■ Exercise ■
After locating the line that contains "mux2i | 10 |", restate it and each later line word for word through the end of the records.

■ Records provided ■
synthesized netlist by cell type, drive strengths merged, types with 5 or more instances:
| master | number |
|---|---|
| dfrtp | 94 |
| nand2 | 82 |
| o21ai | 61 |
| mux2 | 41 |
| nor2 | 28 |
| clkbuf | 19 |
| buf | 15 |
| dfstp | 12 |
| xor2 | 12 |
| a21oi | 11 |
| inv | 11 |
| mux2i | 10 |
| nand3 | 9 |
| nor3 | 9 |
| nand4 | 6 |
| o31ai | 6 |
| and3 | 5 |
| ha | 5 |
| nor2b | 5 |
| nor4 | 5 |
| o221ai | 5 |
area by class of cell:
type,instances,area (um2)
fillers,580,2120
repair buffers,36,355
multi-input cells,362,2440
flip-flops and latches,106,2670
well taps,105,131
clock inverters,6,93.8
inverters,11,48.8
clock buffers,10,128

■ Answer to the problem ■
| mux2i | 10 |
| nand3 | 9 |
| nor3 | 9 |
| nand4 | 6 |
| o31ai | 6 |
| and3 | 5 |
| ha | 5 |
| nor2b | 5 |
| nor4 | 5 |
| o221ai | 5 |
area by class of cell:
type,instances,area (um2)
fillers,580,2120
repair buffers,36,355
multi-input cells,362,2440
flip-flops and latches,106,2670
well taps,105,131
clock inverters,6,93.8
inverters,11,48.8
clock buffers,10,128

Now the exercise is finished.